[Stored items]
....................

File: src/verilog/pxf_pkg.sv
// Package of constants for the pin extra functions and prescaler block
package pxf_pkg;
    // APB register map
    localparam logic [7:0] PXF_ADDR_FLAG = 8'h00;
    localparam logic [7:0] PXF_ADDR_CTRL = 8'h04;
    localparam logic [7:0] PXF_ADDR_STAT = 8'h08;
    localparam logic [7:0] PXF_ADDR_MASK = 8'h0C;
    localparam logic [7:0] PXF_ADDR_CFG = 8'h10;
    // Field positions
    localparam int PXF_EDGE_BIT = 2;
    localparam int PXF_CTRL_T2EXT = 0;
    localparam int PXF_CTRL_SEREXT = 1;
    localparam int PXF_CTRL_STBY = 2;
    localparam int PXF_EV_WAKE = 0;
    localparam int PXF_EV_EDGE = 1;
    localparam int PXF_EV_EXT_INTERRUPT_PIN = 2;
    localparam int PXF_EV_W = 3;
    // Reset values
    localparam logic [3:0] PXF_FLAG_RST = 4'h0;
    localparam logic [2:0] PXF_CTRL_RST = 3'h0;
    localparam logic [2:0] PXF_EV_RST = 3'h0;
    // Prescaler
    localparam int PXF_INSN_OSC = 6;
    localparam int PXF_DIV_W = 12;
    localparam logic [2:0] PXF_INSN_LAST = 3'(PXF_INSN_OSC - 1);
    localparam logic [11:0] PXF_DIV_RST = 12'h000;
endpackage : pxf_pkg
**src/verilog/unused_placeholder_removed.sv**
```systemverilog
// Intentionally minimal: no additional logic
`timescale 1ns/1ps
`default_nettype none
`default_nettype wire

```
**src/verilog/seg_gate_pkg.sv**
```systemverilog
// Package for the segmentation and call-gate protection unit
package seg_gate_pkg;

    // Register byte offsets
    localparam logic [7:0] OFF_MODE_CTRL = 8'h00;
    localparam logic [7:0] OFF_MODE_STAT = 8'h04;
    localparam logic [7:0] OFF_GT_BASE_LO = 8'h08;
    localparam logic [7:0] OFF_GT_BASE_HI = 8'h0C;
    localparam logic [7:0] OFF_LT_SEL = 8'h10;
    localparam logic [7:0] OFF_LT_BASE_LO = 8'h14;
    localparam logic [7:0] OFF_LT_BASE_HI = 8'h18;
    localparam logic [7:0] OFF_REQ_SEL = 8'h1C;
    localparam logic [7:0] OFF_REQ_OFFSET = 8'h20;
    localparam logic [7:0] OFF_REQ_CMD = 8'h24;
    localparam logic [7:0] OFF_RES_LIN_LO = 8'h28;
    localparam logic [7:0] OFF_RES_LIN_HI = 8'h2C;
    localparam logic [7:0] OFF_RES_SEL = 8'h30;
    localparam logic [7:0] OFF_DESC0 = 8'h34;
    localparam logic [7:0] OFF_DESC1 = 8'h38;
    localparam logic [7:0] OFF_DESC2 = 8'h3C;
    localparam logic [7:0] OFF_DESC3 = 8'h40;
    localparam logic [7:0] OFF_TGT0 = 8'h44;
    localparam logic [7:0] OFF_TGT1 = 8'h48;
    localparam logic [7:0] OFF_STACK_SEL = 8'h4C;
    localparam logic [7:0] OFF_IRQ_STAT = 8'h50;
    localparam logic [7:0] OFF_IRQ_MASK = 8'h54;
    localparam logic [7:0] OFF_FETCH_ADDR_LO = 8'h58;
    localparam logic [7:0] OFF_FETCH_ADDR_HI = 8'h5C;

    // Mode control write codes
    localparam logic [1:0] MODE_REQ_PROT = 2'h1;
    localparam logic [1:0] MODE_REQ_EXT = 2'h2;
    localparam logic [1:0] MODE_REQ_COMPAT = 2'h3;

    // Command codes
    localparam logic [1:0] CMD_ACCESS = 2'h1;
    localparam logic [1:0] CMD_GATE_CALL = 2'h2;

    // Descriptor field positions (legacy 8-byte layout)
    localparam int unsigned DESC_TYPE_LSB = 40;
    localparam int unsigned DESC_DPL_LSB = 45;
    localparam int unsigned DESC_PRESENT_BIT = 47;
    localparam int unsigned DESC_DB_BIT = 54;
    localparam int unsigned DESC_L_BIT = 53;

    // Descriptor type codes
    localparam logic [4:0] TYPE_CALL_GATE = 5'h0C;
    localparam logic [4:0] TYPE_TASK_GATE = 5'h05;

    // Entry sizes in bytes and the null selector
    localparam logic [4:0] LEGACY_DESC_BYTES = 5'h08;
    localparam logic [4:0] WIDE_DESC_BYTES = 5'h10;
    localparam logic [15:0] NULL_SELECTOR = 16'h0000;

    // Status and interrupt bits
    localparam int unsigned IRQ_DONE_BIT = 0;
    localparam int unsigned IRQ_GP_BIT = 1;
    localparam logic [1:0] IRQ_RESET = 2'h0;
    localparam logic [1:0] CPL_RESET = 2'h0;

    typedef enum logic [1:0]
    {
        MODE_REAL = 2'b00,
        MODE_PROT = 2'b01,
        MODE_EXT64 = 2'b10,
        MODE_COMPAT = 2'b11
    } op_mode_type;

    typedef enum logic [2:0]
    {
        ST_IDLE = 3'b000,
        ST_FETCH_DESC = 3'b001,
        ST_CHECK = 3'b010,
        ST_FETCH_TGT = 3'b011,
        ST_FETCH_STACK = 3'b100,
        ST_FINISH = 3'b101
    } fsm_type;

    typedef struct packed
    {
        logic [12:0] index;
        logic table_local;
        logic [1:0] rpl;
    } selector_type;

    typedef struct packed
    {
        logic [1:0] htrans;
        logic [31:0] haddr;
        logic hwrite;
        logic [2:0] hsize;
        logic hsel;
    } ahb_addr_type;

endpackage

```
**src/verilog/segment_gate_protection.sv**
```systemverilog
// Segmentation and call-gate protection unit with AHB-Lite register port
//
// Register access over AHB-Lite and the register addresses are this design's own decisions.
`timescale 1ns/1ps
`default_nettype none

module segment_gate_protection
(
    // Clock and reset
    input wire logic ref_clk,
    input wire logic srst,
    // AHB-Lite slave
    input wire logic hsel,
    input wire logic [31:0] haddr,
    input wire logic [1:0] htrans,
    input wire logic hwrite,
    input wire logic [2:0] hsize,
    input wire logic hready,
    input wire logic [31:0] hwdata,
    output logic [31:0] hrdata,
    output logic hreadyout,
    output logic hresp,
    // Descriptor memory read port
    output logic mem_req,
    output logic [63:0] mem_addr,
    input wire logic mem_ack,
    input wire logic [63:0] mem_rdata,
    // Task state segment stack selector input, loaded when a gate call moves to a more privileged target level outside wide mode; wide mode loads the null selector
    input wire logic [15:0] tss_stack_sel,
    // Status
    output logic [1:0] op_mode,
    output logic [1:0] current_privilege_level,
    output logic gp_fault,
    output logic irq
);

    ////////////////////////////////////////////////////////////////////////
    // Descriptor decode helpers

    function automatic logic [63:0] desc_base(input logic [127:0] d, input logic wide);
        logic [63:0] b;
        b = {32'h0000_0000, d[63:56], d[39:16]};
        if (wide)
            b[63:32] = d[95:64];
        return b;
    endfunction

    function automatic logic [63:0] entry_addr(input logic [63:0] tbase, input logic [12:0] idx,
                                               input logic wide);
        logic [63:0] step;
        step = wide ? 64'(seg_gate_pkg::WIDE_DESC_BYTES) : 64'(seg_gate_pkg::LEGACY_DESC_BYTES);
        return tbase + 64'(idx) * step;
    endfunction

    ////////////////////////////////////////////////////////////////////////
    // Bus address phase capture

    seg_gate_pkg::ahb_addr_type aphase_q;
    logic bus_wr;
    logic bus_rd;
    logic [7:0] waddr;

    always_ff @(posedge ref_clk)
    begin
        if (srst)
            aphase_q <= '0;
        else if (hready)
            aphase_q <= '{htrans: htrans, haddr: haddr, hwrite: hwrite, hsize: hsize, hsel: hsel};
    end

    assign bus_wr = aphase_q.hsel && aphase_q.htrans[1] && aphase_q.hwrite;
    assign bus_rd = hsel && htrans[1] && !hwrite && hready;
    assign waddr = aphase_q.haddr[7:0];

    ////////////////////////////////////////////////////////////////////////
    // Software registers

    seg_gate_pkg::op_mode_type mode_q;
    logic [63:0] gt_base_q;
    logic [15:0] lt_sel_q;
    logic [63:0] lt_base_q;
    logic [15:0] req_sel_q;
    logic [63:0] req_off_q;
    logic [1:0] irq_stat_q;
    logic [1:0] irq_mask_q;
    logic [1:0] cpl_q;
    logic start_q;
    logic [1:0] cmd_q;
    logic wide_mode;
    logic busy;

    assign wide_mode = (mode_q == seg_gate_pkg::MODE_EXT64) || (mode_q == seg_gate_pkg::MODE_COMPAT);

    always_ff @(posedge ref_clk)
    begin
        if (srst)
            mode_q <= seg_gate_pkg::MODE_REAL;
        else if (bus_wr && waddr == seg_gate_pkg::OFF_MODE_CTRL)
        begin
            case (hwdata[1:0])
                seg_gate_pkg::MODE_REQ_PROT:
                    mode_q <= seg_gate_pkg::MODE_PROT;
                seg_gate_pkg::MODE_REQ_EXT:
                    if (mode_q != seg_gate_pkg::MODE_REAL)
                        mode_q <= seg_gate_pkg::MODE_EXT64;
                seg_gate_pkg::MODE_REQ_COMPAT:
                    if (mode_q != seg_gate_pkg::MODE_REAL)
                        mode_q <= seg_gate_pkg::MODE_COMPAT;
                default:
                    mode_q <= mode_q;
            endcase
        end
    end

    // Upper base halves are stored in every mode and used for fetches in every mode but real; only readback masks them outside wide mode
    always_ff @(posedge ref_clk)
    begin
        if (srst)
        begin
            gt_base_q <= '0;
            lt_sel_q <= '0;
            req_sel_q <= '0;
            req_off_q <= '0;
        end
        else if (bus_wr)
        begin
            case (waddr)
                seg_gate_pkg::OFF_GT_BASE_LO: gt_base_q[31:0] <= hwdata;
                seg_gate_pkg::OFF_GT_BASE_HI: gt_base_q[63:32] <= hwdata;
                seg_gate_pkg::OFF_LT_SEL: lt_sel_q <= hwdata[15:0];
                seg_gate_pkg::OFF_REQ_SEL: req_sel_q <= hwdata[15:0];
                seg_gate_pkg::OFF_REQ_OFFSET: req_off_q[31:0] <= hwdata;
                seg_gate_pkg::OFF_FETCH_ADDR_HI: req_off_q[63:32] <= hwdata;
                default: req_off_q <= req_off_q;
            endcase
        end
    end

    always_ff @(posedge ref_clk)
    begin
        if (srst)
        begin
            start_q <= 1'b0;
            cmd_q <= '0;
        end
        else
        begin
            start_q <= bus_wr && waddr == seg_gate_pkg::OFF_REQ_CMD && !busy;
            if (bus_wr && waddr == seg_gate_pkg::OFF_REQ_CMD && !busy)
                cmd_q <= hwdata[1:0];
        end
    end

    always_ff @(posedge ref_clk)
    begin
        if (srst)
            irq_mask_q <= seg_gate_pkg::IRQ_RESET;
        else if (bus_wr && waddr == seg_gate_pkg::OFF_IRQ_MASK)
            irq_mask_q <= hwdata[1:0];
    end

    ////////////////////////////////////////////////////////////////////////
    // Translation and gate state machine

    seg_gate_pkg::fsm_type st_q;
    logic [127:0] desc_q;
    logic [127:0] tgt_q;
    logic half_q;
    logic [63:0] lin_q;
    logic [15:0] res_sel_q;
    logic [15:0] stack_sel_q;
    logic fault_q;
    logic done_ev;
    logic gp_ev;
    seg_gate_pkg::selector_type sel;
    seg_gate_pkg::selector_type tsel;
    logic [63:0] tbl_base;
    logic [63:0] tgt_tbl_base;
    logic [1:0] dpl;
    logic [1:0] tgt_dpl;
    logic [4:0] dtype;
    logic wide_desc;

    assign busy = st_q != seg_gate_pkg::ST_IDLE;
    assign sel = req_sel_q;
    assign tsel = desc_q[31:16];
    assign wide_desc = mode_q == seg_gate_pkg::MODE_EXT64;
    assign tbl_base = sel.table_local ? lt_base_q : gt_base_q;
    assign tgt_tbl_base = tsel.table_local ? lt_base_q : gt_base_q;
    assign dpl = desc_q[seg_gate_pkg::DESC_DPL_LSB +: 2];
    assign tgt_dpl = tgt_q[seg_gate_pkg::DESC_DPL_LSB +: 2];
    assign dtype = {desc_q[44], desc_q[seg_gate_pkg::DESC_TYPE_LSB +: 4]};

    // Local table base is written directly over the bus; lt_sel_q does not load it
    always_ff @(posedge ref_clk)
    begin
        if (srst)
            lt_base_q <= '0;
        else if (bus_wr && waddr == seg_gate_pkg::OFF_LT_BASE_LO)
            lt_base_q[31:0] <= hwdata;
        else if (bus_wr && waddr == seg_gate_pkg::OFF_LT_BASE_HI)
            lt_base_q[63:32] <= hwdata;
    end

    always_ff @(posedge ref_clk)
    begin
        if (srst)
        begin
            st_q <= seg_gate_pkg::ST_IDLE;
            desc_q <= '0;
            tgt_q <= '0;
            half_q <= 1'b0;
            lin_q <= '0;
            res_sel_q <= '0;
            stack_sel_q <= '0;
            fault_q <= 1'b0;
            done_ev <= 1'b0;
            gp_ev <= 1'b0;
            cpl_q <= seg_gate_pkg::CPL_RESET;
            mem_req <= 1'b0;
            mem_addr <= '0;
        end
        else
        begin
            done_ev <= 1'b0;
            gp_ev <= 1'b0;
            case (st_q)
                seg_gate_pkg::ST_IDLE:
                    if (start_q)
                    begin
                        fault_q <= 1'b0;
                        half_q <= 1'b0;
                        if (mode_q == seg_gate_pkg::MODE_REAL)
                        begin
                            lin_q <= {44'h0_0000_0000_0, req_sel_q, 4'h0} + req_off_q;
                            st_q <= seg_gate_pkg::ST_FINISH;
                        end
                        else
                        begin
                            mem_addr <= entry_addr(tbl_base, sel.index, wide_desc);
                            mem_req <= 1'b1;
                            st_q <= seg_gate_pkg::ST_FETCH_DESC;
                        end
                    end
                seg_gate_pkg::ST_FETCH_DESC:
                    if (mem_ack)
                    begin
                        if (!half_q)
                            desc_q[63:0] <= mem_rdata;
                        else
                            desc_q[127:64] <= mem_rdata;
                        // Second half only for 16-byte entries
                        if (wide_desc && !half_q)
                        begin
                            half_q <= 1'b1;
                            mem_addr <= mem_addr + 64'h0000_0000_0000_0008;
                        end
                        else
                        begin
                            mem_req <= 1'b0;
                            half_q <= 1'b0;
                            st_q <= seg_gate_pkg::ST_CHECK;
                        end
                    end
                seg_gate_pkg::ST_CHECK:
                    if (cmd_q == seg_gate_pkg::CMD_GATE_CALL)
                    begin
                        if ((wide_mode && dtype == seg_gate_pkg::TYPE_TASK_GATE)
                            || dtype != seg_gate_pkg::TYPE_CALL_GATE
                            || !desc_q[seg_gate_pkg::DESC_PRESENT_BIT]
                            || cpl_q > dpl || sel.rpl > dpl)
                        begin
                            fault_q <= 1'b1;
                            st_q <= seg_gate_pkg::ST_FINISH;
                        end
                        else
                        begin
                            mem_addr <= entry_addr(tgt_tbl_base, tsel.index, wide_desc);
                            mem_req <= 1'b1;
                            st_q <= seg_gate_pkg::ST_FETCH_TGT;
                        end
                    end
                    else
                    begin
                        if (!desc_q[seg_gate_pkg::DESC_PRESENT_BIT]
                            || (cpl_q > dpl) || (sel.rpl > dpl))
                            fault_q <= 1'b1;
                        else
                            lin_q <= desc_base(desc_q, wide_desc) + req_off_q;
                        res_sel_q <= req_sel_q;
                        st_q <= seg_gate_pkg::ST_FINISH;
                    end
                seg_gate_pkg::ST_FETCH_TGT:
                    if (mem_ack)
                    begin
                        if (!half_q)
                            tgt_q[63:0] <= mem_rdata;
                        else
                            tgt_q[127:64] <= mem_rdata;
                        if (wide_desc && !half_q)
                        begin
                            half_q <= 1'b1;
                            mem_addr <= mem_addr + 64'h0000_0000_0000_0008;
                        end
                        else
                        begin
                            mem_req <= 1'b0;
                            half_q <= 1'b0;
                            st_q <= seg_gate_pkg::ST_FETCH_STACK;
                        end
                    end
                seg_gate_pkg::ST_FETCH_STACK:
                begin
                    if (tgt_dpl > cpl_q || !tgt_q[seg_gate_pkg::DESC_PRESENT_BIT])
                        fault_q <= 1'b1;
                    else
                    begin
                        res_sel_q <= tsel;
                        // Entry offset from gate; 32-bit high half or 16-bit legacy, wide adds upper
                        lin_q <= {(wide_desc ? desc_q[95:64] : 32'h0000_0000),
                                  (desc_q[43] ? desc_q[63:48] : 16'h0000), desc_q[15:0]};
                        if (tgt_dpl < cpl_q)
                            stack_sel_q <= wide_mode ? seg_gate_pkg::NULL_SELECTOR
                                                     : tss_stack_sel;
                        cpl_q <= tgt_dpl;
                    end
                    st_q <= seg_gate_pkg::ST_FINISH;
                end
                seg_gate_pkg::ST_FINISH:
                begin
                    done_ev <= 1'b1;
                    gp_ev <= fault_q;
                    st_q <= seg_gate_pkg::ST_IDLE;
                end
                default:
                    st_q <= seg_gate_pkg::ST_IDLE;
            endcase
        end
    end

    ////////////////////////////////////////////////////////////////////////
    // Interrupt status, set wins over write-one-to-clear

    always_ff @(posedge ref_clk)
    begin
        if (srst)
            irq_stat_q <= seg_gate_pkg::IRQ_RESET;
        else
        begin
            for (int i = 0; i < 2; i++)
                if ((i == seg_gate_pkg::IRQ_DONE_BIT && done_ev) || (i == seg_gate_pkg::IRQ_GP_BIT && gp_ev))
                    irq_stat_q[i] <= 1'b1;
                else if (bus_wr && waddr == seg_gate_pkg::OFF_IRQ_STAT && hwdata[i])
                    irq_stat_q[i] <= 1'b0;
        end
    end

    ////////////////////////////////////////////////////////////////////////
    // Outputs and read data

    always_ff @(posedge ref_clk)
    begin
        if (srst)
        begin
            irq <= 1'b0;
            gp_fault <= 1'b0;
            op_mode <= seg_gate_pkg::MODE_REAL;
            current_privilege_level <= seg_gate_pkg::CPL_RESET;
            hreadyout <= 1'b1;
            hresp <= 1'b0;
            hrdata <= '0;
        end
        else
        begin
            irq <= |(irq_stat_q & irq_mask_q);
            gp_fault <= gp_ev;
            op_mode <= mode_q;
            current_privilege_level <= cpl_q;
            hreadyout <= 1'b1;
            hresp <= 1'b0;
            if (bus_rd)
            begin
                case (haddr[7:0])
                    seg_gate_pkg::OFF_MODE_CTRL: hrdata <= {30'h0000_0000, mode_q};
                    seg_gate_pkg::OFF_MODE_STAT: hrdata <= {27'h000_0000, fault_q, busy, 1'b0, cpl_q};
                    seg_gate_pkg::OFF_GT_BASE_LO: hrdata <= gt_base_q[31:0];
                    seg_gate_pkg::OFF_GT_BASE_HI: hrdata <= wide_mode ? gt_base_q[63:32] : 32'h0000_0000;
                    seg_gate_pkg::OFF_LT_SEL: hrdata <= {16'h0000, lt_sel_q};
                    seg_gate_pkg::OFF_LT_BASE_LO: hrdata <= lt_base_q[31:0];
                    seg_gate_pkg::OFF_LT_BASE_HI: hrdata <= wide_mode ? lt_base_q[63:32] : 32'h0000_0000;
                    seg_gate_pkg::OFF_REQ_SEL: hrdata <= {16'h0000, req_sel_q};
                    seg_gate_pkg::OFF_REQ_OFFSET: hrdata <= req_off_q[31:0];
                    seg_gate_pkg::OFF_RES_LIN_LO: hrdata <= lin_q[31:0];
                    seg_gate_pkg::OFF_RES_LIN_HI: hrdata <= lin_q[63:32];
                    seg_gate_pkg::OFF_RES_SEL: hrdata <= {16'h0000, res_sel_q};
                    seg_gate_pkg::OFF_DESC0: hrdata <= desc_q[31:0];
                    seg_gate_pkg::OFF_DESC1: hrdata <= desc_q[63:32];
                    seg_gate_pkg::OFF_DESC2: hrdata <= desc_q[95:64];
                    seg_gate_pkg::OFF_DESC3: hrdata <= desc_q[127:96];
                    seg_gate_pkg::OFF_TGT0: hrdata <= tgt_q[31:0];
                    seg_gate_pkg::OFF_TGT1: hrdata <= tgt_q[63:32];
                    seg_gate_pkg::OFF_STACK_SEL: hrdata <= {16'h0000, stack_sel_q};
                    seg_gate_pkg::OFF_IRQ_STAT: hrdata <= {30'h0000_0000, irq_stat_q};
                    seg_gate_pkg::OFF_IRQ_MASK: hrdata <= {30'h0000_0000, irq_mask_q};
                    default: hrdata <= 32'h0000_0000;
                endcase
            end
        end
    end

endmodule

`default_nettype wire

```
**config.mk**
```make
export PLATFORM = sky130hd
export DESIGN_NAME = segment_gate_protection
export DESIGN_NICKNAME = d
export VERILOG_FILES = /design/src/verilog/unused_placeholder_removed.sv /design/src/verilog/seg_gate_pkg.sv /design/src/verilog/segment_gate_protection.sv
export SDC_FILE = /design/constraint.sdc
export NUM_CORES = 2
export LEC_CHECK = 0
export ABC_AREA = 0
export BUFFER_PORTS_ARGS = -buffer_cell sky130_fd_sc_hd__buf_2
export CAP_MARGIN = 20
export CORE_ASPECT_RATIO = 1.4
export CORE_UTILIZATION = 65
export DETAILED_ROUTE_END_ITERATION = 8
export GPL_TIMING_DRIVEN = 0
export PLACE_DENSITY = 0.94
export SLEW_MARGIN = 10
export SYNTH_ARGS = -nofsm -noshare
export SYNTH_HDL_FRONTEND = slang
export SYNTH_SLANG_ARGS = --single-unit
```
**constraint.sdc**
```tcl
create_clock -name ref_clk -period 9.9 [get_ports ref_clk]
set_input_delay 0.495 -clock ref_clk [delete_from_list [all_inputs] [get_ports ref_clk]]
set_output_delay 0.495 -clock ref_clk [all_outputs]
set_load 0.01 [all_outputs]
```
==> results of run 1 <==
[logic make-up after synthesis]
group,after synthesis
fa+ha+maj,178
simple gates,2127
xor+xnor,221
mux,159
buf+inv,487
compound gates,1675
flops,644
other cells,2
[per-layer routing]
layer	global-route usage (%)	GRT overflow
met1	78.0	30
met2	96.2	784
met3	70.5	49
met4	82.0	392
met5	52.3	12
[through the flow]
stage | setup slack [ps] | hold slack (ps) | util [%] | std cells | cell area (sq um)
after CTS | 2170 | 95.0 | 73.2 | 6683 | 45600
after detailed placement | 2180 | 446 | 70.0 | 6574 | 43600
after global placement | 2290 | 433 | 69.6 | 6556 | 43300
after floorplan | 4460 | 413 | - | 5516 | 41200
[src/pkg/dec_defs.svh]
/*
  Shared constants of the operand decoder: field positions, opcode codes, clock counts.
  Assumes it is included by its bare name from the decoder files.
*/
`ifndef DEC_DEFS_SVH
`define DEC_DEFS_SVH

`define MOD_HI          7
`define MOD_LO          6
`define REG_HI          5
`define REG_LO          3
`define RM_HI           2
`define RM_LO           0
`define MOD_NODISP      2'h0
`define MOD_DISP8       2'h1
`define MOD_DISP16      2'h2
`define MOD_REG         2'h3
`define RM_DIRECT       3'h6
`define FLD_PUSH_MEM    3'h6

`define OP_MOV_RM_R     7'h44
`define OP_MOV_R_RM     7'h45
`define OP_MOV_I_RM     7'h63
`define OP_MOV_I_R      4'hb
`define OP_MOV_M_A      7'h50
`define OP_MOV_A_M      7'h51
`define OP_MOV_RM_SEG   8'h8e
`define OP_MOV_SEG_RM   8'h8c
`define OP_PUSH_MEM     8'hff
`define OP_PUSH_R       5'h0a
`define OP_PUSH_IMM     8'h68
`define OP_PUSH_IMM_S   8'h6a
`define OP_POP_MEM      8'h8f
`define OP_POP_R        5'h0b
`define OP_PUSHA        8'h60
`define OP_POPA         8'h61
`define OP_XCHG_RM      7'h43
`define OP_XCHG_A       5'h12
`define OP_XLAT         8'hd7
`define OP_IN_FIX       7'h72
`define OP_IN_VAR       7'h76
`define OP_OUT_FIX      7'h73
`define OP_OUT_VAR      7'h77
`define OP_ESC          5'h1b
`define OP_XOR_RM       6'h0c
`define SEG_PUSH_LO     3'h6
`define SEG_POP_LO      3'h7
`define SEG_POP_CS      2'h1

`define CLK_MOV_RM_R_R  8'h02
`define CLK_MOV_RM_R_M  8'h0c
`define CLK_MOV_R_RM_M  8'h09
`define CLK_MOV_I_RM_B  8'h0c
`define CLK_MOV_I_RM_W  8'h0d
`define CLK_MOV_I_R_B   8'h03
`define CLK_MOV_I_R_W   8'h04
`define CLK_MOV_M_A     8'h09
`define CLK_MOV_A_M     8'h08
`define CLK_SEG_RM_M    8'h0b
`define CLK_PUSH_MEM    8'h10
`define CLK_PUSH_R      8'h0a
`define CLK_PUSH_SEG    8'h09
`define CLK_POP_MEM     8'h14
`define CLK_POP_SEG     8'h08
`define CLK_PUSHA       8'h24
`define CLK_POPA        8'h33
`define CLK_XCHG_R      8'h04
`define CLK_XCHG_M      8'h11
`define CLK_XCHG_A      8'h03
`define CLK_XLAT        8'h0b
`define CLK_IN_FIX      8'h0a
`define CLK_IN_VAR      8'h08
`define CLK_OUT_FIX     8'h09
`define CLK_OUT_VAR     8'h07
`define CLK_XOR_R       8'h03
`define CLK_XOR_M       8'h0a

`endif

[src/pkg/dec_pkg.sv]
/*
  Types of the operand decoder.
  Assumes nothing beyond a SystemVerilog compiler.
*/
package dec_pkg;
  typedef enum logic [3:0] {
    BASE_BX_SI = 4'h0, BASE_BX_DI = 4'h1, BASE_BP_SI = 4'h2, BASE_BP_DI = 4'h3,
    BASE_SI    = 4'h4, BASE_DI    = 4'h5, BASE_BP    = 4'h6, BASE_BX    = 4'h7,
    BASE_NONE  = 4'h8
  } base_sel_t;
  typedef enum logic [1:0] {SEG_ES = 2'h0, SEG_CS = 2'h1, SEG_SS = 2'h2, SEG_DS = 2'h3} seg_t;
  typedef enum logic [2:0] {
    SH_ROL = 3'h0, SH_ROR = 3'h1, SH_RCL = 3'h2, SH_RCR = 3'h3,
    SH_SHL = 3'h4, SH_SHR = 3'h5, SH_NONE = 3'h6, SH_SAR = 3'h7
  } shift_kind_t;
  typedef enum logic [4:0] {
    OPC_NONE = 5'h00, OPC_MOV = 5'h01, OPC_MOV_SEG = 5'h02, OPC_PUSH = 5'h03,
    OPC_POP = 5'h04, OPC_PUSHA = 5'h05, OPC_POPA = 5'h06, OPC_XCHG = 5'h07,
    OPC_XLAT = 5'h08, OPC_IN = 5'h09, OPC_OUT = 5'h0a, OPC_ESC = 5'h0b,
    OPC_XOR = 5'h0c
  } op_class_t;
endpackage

....................

Exercise instructions:
For every line in the data above that has the string "after", return that line.

Finished task:
[logic make-up after synthesis]
group,after synthesis
after CTS | 2170 | 95.0 | 73.2 | 6683 | 45600
after detailed placement | 2180 | 446 | 70.0 | 6574 | 43600
after global placement | 2290 | 433 | 69.6 | 6556 | 43300
after floorplan | 4460 | 413 | - | 5516 | 41200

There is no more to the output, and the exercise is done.